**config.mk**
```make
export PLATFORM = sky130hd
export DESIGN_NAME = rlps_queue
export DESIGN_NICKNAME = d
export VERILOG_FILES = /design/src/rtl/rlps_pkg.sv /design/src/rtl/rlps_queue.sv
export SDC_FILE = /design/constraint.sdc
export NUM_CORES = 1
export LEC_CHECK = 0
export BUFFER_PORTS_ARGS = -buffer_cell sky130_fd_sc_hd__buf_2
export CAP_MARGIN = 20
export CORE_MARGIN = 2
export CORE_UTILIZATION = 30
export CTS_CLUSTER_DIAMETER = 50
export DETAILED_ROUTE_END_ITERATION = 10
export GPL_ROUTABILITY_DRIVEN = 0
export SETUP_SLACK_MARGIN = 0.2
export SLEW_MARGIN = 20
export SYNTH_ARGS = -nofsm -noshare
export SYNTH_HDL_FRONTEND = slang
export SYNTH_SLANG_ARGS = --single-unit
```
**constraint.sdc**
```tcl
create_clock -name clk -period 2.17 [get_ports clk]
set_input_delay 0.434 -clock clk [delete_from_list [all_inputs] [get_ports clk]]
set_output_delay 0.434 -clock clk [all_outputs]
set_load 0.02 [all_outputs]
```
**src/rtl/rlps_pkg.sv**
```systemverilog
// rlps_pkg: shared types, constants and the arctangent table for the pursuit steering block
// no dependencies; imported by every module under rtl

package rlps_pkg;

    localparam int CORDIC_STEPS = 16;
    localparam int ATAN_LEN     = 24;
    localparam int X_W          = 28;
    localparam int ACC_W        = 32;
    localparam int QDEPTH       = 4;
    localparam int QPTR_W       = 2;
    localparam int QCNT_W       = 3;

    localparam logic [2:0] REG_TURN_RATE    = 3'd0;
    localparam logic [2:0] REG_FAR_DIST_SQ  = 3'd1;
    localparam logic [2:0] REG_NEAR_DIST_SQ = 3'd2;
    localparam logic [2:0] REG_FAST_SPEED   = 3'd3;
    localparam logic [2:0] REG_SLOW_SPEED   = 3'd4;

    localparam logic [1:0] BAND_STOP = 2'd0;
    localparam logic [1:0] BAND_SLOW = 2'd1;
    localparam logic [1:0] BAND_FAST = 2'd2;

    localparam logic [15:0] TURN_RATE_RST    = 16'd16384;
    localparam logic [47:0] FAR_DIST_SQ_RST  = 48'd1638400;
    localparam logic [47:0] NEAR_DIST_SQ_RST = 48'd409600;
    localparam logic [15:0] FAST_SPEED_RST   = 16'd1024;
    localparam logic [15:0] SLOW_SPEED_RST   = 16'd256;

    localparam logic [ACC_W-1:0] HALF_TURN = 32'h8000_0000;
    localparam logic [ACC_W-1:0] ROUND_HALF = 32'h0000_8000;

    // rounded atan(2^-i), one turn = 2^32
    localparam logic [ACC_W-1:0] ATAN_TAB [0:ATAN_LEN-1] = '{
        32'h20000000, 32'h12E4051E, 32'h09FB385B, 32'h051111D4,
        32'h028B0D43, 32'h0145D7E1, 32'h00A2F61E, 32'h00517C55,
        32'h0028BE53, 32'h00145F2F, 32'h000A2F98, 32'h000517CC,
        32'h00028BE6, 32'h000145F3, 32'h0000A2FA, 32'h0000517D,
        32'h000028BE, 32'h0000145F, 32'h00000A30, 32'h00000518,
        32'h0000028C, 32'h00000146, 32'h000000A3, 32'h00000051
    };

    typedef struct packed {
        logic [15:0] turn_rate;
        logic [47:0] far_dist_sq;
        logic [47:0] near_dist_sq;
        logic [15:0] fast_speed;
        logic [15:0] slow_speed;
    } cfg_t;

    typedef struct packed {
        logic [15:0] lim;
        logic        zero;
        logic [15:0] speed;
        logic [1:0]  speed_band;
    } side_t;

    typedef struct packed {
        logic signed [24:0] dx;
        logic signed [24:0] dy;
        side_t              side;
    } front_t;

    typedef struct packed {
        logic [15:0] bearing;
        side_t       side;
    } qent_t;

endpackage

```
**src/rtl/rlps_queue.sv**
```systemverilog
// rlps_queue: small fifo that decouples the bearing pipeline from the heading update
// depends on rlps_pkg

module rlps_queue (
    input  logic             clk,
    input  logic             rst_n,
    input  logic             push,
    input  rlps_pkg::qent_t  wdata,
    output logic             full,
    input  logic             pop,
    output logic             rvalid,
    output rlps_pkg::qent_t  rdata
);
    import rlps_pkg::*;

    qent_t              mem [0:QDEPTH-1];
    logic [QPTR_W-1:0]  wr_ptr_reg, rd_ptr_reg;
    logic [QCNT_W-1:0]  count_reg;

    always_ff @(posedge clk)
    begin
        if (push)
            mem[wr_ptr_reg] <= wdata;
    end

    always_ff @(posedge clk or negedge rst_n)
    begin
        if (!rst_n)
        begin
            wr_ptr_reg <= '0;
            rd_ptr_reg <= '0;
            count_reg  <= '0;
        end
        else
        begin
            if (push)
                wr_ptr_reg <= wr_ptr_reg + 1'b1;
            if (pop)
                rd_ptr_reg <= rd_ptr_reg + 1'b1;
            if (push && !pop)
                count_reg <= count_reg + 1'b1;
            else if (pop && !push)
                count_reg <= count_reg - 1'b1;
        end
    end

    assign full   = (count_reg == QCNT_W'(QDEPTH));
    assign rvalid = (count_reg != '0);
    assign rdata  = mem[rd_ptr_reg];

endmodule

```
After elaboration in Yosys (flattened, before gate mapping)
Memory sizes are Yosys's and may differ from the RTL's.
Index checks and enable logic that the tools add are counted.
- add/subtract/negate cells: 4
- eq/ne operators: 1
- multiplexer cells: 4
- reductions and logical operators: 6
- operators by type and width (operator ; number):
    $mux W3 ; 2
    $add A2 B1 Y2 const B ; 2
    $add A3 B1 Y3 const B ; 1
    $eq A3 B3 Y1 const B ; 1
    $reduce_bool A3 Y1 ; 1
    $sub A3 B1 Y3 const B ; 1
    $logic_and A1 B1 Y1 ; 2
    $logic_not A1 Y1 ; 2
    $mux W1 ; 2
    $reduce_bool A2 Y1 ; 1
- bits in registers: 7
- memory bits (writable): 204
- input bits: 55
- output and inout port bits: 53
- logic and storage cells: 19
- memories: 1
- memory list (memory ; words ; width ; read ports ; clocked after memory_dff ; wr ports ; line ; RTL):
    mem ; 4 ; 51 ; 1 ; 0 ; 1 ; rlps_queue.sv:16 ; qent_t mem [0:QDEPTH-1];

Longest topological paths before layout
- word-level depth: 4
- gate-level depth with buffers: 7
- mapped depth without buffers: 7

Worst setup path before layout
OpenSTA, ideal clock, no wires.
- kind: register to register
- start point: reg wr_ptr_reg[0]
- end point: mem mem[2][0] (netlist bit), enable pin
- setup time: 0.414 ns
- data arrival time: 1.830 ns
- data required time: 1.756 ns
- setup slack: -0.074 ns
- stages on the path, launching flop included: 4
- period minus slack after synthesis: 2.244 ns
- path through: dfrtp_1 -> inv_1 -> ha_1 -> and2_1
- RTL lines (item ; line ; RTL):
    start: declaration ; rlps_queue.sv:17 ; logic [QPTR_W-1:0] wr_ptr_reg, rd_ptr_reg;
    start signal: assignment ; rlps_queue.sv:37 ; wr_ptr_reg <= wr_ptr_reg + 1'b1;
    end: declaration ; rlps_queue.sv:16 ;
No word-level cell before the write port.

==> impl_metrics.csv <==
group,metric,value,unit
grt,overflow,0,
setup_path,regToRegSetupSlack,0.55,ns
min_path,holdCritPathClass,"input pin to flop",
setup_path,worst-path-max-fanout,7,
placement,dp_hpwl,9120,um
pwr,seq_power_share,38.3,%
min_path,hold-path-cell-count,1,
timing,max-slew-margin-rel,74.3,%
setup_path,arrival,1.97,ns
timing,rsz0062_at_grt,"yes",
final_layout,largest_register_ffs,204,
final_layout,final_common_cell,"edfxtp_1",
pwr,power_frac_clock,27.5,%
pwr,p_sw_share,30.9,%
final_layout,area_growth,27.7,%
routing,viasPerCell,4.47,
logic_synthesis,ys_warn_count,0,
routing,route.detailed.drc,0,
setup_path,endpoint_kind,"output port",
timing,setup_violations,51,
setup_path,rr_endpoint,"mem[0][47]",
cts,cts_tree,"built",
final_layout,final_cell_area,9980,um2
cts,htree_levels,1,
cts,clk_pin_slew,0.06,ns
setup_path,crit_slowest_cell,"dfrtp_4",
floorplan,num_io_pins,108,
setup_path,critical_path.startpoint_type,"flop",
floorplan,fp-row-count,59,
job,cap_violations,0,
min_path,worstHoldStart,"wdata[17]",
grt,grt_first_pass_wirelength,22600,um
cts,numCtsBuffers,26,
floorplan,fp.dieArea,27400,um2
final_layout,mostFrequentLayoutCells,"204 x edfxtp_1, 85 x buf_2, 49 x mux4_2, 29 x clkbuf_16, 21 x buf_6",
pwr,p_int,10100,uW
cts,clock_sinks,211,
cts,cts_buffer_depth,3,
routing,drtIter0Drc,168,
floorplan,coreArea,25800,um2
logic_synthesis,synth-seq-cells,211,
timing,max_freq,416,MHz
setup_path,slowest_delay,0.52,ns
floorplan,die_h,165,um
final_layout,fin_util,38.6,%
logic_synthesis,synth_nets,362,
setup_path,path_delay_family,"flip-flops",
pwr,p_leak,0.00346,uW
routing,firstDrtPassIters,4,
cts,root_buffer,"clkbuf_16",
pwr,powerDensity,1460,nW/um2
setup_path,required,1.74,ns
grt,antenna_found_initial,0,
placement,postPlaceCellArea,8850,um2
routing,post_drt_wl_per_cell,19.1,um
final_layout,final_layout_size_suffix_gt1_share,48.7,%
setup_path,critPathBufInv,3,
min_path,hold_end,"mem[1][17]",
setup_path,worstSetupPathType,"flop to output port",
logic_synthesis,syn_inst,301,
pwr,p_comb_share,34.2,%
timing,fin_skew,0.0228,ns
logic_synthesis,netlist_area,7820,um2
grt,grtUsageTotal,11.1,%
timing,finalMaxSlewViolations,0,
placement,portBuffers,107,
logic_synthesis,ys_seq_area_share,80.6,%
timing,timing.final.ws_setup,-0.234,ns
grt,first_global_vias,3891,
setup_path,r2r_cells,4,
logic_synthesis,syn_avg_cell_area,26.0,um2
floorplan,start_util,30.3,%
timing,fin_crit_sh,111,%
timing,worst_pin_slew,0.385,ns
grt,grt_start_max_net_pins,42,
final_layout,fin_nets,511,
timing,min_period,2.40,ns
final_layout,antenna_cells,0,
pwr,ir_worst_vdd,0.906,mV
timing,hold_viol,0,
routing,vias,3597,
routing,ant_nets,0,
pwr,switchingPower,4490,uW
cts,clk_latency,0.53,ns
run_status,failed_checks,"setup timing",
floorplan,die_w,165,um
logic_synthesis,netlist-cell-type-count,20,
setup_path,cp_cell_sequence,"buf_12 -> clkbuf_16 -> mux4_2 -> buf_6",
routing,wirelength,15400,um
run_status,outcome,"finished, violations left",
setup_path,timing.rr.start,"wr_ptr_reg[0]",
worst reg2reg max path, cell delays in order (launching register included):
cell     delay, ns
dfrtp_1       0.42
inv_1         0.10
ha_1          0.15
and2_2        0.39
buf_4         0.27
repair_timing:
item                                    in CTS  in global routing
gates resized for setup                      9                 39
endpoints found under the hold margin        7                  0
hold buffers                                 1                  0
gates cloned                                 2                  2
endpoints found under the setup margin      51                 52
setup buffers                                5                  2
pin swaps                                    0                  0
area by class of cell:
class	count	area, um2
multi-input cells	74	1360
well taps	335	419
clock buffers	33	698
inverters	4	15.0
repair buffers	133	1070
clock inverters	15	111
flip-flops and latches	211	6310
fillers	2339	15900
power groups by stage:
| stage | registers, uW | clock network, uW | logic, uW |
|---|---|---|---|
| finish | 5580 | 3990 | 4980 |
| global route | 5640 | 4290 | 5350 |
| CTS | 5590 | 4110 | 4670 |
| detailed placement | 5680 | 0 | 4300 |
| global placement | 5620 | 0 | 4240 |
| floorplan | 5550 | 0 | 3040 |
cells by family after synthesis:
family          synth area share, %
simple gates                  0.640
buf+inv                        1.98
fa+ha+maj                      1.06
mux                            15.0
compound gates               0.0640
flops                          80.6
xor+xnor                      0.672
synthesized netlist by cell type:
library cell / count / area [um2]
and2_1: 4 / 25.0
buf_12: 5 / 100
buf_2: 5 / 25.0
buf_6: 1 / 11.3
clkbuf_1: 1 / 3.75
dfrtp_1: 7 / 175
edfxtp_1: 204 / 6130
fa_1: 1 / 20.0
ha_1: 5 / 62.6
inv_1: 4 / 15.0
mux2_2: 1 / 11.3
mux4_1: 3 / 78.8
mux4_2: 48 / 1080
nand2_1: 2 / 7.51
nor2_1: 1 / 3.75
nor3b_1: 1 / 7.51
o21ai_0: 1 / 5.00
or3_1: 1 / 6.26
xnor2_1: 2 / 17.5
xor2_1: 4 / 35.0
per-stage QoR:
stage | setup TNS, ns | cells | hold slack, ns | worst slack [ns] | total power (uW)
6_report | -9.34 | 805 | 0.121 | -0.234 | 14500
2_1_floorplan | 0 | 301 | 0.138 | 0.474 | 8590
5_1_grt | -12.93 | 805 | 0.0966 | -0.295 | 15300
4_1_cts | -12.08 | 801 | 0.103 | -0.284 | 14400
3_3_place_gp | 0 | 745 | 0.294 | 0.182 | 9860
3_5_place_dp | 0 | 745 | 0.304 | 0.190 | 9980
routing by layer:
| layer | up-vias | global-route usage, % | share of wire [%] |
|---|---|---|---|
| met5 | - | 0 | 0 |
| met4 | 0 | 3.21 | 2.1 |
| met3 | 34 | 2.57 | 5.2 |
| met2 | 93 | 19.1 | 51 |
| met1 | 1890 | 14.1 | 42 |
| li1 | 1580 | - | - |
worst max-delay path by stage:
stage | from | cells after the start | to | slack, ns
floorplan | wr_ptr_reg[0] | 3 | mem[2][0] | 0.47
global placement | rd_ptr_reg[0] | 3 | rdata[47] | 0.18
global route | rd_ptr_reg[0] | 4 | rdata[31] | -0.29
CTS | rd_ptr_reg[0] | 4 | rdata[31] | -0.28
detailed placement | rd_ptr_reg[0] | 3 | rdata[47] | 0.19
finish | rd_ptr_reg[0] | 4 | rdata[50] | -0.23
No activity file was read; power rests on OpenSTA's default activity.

---

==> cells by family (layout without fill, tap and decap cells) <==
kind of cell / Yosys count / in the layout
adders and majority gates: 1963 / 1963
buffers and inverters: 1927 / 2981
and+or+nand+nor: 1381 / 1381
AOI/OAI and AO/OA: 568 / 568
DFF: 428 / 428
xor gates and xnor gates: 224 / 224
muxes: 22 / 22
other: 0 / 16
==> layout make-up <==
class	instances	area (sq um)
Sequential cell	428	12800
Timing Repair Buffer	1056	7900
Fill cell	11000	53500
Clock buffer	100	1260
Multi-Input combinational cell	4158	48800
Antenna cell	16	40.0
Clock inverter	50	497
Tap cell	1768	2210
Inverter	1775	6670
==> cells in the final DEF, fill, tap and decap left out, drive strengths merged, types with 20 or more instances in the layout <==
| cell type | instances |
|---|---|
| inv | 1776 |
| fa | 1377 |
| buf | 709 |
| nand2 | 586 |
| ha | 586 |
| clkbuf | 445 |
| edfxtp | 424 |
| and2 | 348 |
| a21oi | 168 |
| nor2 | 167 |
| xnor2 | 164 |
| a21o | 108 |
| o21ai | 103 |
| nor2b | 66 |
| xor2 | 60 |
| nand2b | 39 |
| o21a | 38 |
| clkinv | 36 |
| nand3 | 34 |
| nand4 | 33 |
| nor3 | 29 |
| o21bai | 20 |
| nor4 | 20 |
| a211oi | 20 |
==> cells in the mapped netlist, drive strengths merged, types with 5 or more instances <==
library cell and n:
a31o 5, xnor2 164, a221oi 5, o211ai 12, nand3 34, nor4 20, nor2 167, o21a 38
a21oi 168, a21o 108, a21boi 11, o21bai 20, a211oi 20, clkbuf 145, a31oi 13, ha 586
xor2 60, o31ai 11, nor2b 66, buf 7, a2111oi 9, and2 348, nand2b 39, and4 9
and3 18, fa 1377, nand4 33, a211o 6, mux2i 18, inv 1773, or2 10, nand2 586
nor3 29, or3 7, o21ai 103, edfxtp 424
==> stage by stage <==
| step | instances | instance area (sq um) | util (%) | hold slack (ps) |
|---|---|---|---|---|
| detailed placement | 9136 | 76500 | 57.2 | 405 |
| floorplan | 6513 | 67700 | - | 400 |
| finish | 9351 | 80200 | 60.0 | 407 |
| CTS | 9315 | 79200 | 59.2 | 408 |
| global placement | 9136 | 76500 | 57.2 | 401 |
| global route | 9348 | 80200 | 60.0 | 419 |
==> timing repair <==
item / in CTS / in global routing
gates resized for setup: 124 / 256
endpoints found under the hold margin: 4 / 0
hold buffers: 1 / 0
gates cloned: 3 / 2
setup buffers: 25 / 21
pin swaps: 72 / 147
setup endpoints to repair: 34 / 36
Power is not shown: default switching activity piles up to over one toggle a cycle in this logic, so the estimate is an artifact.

What the exercise asks:
Please return the lines above that run from the line containing "57.2 | 405 |" to the line containing "Power is not", inclusive, exactly and with no other lines.

Task solution:
| detailed placement | 9136 | 76500 | 57.2 | 405 |
| floorplan | 6513 | 67700 | - | 400 |
| finish | 9351 | 80200 | 60.0 | 407 |
| CTS | 9315 | 79200 | 59.2 | 408 |
| global placement | 9136 | 76500 | 57.2 | 401 |
| global route | 9348 | 80200 | 60.0 | 419 |
==> timing repair <==
item / in CTS / in global routing
gates resized for setup: 124 / 256
endpoints found under the hold margin: 4 / 0
hold buffers: 1 / 0
gates cloned: 3 / 2
setup buffers: 25 / 21
pin swaps: 72 / 147
setup endpoints to repair: 34 / 36
Power is not shown: default switching activity piles up to over one toggle a cycle in this logic, so the estimate is an artifact.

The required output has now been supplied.